Your answer should be every line with the word "placement", copied from the data below.

**PROVIDED MATERIAL**
━━━━━━━━━━━━━━━━━━━━

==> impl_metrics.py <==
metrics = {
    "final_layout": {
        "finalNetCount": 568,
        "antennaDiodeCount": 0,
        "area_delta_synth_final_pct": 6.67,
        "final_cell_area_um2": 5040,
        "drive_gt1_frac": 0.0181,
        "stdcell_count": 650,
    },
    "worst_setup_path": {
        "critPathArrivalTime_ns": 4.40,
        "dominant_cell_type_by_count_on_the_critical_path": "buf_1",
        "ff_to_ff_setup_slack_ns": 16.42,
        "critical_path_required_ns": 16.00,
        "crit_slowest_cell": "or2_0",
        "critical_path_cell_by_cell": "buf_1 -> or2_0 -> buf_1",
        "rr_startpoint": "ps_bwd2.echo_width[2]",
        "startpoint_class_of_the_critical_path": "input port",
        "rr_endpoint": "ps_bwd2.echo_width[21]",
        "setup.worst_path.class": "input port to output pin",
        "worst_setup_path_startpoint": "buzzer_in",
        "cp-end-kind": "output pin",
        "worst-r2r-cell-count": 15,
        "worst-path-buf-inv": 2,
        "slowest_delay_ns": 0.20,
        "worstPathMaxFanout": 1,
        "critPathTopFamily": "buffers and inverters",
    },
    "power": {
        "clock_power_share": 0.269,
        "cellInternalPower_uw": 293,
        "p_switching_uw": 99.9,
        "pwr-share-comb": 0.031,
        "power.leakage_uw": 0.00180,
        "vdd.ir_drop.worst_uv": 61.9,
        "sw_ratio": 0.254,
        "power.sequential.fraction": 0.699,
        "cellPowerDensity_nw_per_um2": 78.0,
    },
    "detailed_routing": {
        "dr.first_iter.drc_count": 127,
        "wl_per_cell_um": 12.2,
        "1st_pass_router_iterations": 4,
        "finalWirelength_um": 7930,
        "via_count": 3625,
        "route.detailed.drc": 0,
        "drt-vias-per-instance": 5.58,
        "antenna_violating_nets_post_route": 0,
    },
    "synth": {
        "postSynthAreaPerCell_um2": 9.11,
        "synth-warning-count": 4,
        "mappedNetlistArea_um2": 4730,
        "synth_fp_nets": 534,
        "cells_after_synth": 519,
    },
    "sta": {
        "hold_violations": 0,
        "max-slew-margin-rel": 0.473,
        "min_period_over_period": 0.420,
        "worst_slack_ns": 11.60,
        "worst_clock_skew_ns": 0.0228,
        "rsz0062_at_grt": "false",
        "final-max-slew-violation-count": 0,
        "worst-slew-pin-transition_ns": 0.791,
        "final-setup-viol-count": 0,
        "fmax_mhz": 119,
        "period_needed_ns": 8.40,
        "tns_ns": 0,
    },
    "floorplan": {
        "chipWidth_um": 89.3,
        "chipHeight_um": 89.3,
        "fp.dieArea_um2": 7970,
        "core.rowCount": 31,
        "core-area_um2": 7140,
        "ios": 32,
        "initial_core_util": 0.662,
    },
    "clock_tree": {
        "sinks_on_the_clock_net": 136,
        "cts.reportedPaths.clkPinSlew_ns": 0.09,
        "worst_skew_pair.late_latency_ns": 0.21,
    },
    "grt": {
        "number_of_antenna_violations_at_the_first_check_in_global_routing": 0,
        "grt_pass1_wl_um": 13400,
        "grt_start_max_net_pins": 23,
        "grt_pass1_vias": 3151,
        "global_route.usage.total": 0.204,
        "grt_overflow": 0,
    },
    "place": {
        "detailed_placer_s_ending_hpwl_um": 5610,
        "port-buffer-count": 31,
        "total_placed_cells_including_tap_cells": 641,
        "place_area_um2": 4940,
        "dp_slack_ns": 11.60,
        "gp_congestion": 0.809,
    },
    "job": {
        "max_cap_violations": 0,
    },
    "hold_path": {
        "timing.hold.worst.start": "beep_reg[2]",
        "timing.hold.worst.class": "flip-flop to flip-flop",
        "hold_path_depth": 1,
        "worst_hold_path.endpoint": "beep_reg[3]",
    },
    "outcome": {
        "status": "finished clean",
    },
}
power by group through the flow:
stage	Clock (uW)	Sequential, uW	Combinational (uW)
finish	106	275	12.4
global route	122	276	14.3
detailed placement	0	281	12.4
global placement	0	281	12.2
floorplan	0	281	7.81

━━━━━━━━━━━━━━━━━━━━

**FINISHED EXERCISE**
detailed placement	0	281	12.4
global placement	0	281	12.2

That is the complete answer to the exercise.